Table 172. Valid combinations for read and write methods

WIEN	RIEN	DMAWEN	DMAREN	Write	Read
0	0	0	0	Polling	Polling
0	1	0	0	Polling	Interrupt
1	0	0	0	Interrupt	Polling
1	1	0	0	Interrupt	Interrupt
0	0	0	1	Polling	DMA
0	0	1	0	DMA	Polling
0	0	1	1	DMA	DMA
0	1	1	0	DMA	Interrupt
1	0	0	1	Interrupt	DMA

a. If both interrupts and DMA requests are enabled then only DMA must perform the transfer.

The filter is started by writing to the FMAC_PARAM register with the following bitfield values:

• FUNC = 8 (FIR filter);
• P = N (number of coefficients);
• Q = “Don’t care”;
• R = Gain;
• START = 1;

If less than $N + d - 2^{\text{FULL\_WM}}$ values have been pre-loaded in the X1 buffer, the X1FULL flag remains low.
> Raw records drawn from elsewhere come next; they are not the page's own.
Background: an optimization exercise with open tools, aiming at small area, a short achievable clock period and few clock cycles. Do not read the settings as production practice. Only simulation tests tie the RTL to the original design; equivalence was not proved. Power figures rest on the tool's default switching activity, not on a simulated workload.

Setup of branch maple:
==> flow/design.v (excerpt) <==
module sscs_core (
    input  wire        clk,
    input  wire        rst,
    input  wire        cmd_valid,
    input  wire [2:0]  cmd_op,
    input  wire [3:0]  cmd_idx,
    input  wire [15:0] cmd_data,
    output wire        cmd_ready,
    input  wire        intr,
    input  wire [3:0]  dbg_idx,
    output wire [15:0] dbg_rdata,
    output reg         halted,
    output reg         running,
    output reg  [2:0]  stop,
    output reg  [2:0]  stop_kind,
    output wire        mem_req,
    output wire        mem_we,
    output wire [11:0] mem_addr,
    output wire [15:0] mem_wdata,
    input  wire [15:0] mem_rdata,
    input  wire        mem_ack,
    output reg         trace_valid,
    output reg  [15:0] trace_pc,
    output reg  [15:0] trace_word,
    output reg  [2:0]  trace_fault,
    output wire        out_valid,
    output wire        out_end,
    output wire [7:0]  out_data
);
    localparam CMD_STEP = 3'd1, CMD_RUN = 3'd2, CMD_CLEAR = 3'd3, CMD_SETREG = 3'd4;
    localparam STOP_NONE = 3'd0, STOP_HLT = 3'd1, STOP_HCF = 3'd2, STOP_INTR = 3'd3,
               STOP_RESET = 3'd4, STOP_FAULT = 3'd5;
    localparam F_NONE = 3'd0, F_SEG = 3'd1, F_ARITH = 3'd4, F_DIV0 = 3'd5, F_UNK = 3'd6;
    localparam S_IDLE = 3'd0, S_FETCH = 3'd1, S_EXEC = 3'd2, S_ITER = 3'd3, S_PRN = 3'd4;
    localparam OP_HLT = 6'd0,  OP_HCF = 6'd1,  OP_ADD = 6'd2,  OP_ADDI = 6'd3,
               OP_SUB = 6'd4,  OP_SUBI = 6'd5, OP_MUL = 6'd6,  OP_MULI = 6'd7,
               OP_DIV = 6'd8,  OP_DIVI = 6'd9, OP_MOD = 6'd10, OP_MODI = 6'd11,
               OP_AND = 6'd15, OP_ANDI = 6'd16, OP_OR = 6'd17, OP_ORI = 6'd18,
               OP_XOR = 6'd19, OP_XORI = 6'd20, OP_NOT = 6'd23, OP_SL = 6'd24,
               OP_SLI = 6'd25, OP_SR = 6'd26, OP_SRI = 6'd27, OP_TEQ = 6'd30,
               OP_TLT = 6'd31, OP_TGT = 6'd33, OP_B = 6'd40, OP_BAL = 6'd41,
               OP_BR = 6'd42, OP_BEQZ = 6'd43, OP_BNEZ = 6'd44, OP_LD = 6'd50,
               OP_LDL = 6'd51, OP_ST = 6'd52, OP_STL = 6'd53, OP_CPY = 6'd55,
               OP_CPYM = 6'd56, OP_RET = 6'd61, OP_PRN = 6'd62, OP_NOP = 6'd63;
    localparam R_ADD = 3'd0, R_AND = 3'd1, R_OR = 3'd2, R_XOR = 3'd3, R_SHL = 3'd4,
               R_SHR = 3'd5, R_CMP = 3'd6, R_OTH = 3'd7;
  ...
Size in the first run: about 2,300 cells after synthesis, about 150 I/O pins, about 21,000 µm² of cells after synthesis.
export LEC_CHECK = 0
export CAP_MARGIN = 20
export CORE_MARGIN = 2
export CORE_UTILIZATION = 52
export SLEW_MARGIN = 20
create_clock -name core_clock -period 12.0 [get_ports {clk}]
standard.sh (not shown) runs the stock make flow with config.mk's settings and CLKGATE_MAP_FILE= SYNTH_SCRIPT=/design/flow/synth_recipe.tcl, a recipe that flattens the netlist after the stock synthesis.
==> flow/flow/run.sh <==
#!/bin/bash
set -euo pipefail
bash standard.sh SETUP_SLACK_MARGIN=5.4 finish > standard.log 2>&1
Testbench counts of branch maple, summed over its fixed seeds: cycles 53,508.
If the WIEN bit is set in the FMAC_CR register, then the interrupt request is asserted immediately to request the processor to write $2^{\text{FULL\_WM}}$ additional samples into the buffer, via the FMAC_WDATA register. It remains asserted until the X1FULL flag goes high in the FMAC_SR register. The interrupt service routine must check the X1FULL flag after every $2^{\text{FULL\_WM}}$ writes to the FMAC_WDATA register, and repeat the transfer until the flag goes high. Similarly, if the DMAWEN bit is set in the FMAC_CR register, DMA write channel requests are generated until the X1FULL flag goes high.

The filter calculates the first output sample when at least N samples have been written into the X1 buffer (including any pre-loaded samples).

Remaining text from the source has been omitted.